$S^2$ cannot cover $T$, the torus

Solution 1:

Observe that the universal cover of $T$ is $\mathbb R^2$, via the map $\mathbb R^2\to \mathbb R^2/\mathbb Z^2\cong T$. If $S^2$ also covered $T$, then since it is simply connected it would also be a universal cover of $T$. Since universal covers are unique, this would imply $S^2\cong \mathbb R^2$, which is clearly false as $S^2$ is compact and $\mathbb R^2$ is not.

Solution 2:

First observe that if $\pi: Y \rightarrow X$ is a covering map and $Y$ is compact and connected, then the degree must be finite.

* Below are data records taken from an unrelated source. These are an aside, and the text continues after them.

What follows belongs to an exercise in optimizing a design on an open flow for small area, a short achievable clock period and few clock cycles; a production flow would make more cautious choices.
Only simulation tests tie the RTL to the original design; equivalence was not proved.

## the previous run
Design fmultiplier, start of the top module:
module fmultiplier(
    input  wire        clk,
    input  wire        rst,
    input  wire        valid,       
    input  wire [31:0] a,
    input  wire [31:0] b,
    output reg  [31:0] z,
    output reg         out_valid    
);
clock: 10.0 ns
lec_check: 0
abc_area: 1
cap_margin: 20
core_margin: 2
core_utilization: 40
place_density: 0.6
setup_slack_margin: 4.0
slew_margin: 20
synth_hierarchical: 1
standard.sh (not shown) runs the stock make flow with config.mk's settings and CLKGATE_MAP_FILE= SYNTH_SCRIPT=/design/flow/synth_recipe.tcl, a recipe that flattens the netlist after the stock synthesis.
==> flow/flow/run.sh <==
#!/bin/bash
# Standard layout, with the ports buffered by buf cells instead of the delay
# buffer that buffer_ports picks by default.
export BUFFER_PORTS_ARGS="-buffer_cell sky130_fd_sc_hd__buf_2"
bash standard.sh > standard.log 2>&1
The previous run: no failed stages, no open violations at the end
Testbench counts of the previous run, summed over its fixed seeds: cycles 16,137.
Input-level comparison between the current run and the previous run:
--- a/flow/design.v
+++ b/flow/design.v
@@ -51,14 +51,14 @@
     wire [24:0] bmx [0:12];
     genvar gi;
     generate
         for (gi = 0; gi < 13; gi = gi + 1) begin : g_booth
             wire d2 = yb[2*gi+2], d1 = yb[2*gi+1], d0 = yb[2*gi];
             wire one = d1 ^ d0;
-            wire two = (d2 & ~d1 & ~d0) | (~d2 & d1 & d0);
-            assign bn[gi] = d2 & ~(d1 & d0);
+            wire two = ~one & (d2 ^ d1);
+            assign bn[gi] = d2;
             assign bmx[gi] = (({25{one}} & {1'b0, ma}) | ({25{two}} & {ma, 1'b0})) ^ {25{bn[gi]}};
         end
     endgenerate
     assign bm0 = bmx[0];   assign bm1 = bmx[1];   assign bm2 = bmx[2];
     assign bm3 = bmx[3];   assign bm4 = bmx[4];   assign bm5 = bmx[5];
     assign bm6 = bmx[6];   assign bm7 = bmx[7];   assign bm8 = bmx[8];
@@ -669,77 +669,75 @@
     wire [4:0]  t1  = a_ez ? ka : (b_ez ? kb : 5'd23);    
     wire signed [10:0] t2 = 11'sd151 - $signed({2'b00, xs});    
     wire        t2big = (xs < 9'd88);               
     wire [5:0]  t2c = t2big ? 6'd63 : t2[5:0];
     wire [5:0]  tsh = nrm ? {1'b0, t1} : t2c;       
     wire [7:0]  e_0 = nrm ? u[7:0] : 8'd0;          
-    wire        st1 = nrm ? (tzs < {1'b0, t1}) : (t2big | (tzs < t2[5:0]));
-    wire        st0 = nrm ? (tzs + 6'd1 < {1'b0, t1}) : (t2big | (tzs + 6'd1 < t2[5:0]));
     wire        ovf_hi = nrm & (u >= 11'sd254);
     wire        ovf_eq = nrm & (u == 11'sd253);
     wire        special = is_nan | is_inf | is_zero;
-    wire        slow = ~special & (a_ez | b_ez | u_nn[10]);
+    wire        uf = (xs < 9'd103);                 
+    wire        slow = ~special & ~uf & (a_ez | b_ez | u_nn[10]);
     localparam K = 16;
     wire [K:0]  p_lo = {1'b0, s_row[K-1:0]} + {1'b0, c_row[K-1:0]};
     reg [47:K] r_s, r_c;
     reg [K-1:0] r_plo;
     reg        r_cy;
     reg [5:0]  r_tsh;
+    reg [5:0]  r_tzs;
     reg [7:0]  r_e0;
-    reg        r_st1, r_st0, r_ovh, r_ove, r_sz, r_nan, r_inf, r_zero, r_slow;
+    reg        r_ovh, r_ove, r_sz, r_nan, r_inf, r_zero, r_slow;
     reg        r_v1;              
     reg        r_v2;              
     reg [47:22] r_q;              
     wire        hold = r_v1 & r_slow;
     always @(posedge clk) begin
         r_s    <= s_row[47:K];
         r_c    <= c_row[47:K];
         r_plo  <= p_lo[K-1:0];
         r_cy   <= p_lo[K];
-        r_tsh  <= tsh;
     end
     always @(posedge clk) begin
         if (!hold) begin
             r_e0   <= e_0;
-            r_st1  <= st1;
-            r_st0  <= st0;
+            r_tsh  <= tsh;
+            r_tzs  <= tzs;
             r_ovh  <= ovf_hi & ~is_zero;
             r_ove  <= ovf_eq & ~is_zero;
             r_sz   <= sa ^ sb;
             r_nan  <= is_nan;
             r_inf  <= is_inf;
-            r_zero <= is_zero;
+            r_zero <= is_zero | uf;
             r_slow <= slow;
         end
     end
     always @(posedge clk or posedge rst) begin
         if (rst) begin
             r_v1 <= 1'b0;
             r_v2 <= 1'b0;
         end else begin
             r_v1 <= valid;
             r_v2 <= r_v1 & r_slow;
         end
     end
-    wire [47:K] p_hi = r_s + r_c + {{(47-K){1'b0}}, r_cy};
+    wire [48:K] p_hc = {r_s, 1'b1} + {r_c, r_cy};
+    wire [47:K] p_hi = p_hc[48:K+1];
     wire [47:0] p = {p_hi, r_plo};
     wire [70:0] x  = {p, 23'd0};
     wire [70:0] qx = x >> r_tsh;
     always @(posedge clk) r_q <= qx[47:22];
     wire [47:22] q = r_v2 ? r_q : p[47:22];
     wire [7:0]  e_1 = r_e0 + 8'd1;
     wire [7:0]  e_2 = r_e0 + 8'd2;
-    wire        inc_h = q[23] & (r_st1 | q[24]);
-    wire [30:0] pk_h0 = {e_2, q[46:24]};
-    wire [30:0] pk_h1 = pk_h0 + 31'd1;
-    wire [30:0] pk_h  = inc_h ? pk_h1 : pk_h0;
-    wire        inc_l = q[22] & (r_st0 | q[23]);
-    wire [30:0] pk_l0 = {(q[46] ? e_1 : r_e0), q[45:23]};
-    wire [30:0] pk_l1 = pk_l0 + 31'd1;
-    wire [30:0] pk_l  = inc_l ? pk_l1 : pk_l0;
-    wire [30:0] pk    = q[47] ? pk_h : pk_l;
+    wire        st1 = (r_tzs < r_tsh);
+    wire        st0 = (r_tzs + 6'd1 < r_tsh);
+    wire        inc_h = q[23] & (st1 | q[24]);
+    wire        inc_l = q[22] & (st0 | q[23]);
+    wire        inc   = q[47] ? inc_h : inc_l;
+    wire [30:0] pk0   = q[47] ? {e_2, q[46:24]} : {(q[46] ? e_1 : r_e0), q[45:23]};
+    wire [30:0] pk    = pk0 + {30'd0, inc};
     wire        ovf   = r_ovh | (r_ove & q[47]);
     always @(*) out_valid = (r_v1 & ~r_slow) | r_v2;
     always @(*) begin
         if (r_nan)
             z = 32'h7FC0_0000;
         else if (r_inf | ovf)
==> comparison <==
- From the previous run to the current run the numbers moved as follows: routed wire length went down by 1.5%, TritonCTS sink count went up by 3.0%, total routing resource utilization after global routing went up by 0.88 points, non-clock buffer count went up by 9, die extent in x went down by about 1%.
- Delta (the current run minus the previous run): global-route wire length before repair down 2800 um; number of global-route vias before repair down 3.5%; floorplan row count down 1.
- Across both runs, least setup slack across all paths after layout was higher for the current run than for the previous run.
- Part of the cycle the worst path needs (lower): the current run
Testbench counts of the current run, summed over its fixed seeds: cycles 16,082.

==> static timing again, ports no longer ideal <==
The flow's constraints put no driver on any port. The routed layouts listed below were extracted and timed again, unchanged, in two steps.
Step 1 (the two cells are an assumption about what drives the block):
set clk [get_ports {clk}]
set_driving_cell -lib_cell sky130_fd_sc_hd__clkbuf_16 $clk
set_driving_cell -lib_cell sky130_fd_sc_hd__buf_2 [delete_from_list [all_inputs] $clk]
Step 2 adds t to the input delays and takes it off the output delays; t is the mean of the earliest and latest rising clock arrival at the registers after step 1. Input paths then give back, and output paths get back, about the clock's delay inside the block.
Three values: no drivers, after step 1, after step 2; two values: the first two.
run | shift t [ns] | setup WS [ns] | worst setup path after step 2 | latest minus earliest clock arrival (ns) | cell pins on the clock port's net
the previous run | 0.514 | 3.997 / 4.001 / 3.525 | input to register | 0.016 / 0.015 | 1
the current run | 0.520 | 4.076 / 4.082 / 3.595 | input to register | 0.014 / 0.014 | 1
After both steps every run listed still meets setup and hold. The setup slack of the current run, which loses most, moves by +0.006 ns with the drivers and by -0.481 ns with both steps.
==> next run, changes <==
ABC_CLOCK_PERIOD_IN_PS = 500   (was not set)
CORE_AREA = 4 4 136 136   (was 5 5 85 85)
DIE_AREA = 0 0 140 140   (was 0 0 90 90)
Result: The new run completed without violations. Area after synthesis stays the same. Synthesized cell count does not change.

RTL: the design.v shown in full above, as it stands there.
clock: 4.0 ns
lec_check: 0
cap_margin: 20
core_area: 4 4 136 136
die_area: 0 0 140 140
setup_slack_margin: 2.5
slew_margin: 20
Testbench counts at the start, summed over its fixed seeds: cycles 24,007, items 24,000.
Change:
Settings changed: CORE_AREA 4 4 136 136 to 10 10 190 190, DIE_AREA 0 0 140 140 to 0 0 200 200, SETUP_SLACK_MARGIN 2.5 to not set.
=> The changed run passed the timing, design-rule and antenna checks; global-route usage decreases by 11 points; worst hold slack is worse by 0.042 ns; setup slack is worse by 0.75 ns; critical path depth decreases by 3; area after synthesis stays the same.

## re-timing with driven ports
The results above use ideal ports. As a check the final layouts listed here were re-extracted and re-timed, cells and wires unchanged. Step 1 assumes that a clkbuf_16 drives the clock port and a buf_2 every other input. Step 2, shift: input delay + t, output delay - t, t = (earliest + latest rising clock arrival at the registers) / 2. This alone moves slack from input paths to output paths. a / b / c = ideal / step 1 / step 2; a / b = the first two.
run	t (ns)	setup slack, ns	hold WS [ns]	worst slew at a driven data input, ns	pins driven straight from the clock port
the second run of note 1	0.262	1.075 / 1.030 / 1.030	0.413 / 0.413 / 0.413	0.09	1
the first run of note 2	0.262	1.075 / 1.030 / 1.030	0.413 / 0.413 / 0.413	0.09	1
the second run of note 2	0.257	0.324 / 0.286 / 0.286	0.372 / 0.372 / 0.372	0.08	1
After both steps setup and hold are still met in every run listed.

Second: yes, use Euler characteristics! Remember that if $\pi: Y \rightarrow X$ is a finite degree covering map, then $\chi(Y) = (\operatorname{\deg} \pi) \chi(X)$. I think you'll find that you're done.

Solution 3:

The other answers are great and so I thought I'd just add a 'high powered'* method for getting the same result. As Alex said in his answer, if $S^2$ covered $T$ then $S^2$ would be the universal cover of $T$. Note though, that if $p\colon X\rightarrow Y$ is a covering map, then the induced map $p_*\colon\pi_n(X)\rightarrow\pi_n(Y)$ on homotopy groups is an isomorphism for $n\geq 2$.

The second homotopy group of $S^2$ is cyclic abelian on one generator but the second homotopy group of $T$ is trivial as $T$ is covered by the plane $\mathbb{R}^2$ which has trivial homotopy groups at all levels. That is, $\pi_2(T)\cong\pi_2(\mathbb{R}^2)=0$ and $\pi_2(S^2)\cong\mathbb{Z}$ and so no isomorphism exists between homotopy groups. It follows that no such covering map can exist.

*high powered only in the sense that it uses the higher homotopy groups of a space and results about induced maps on them from covering space theory.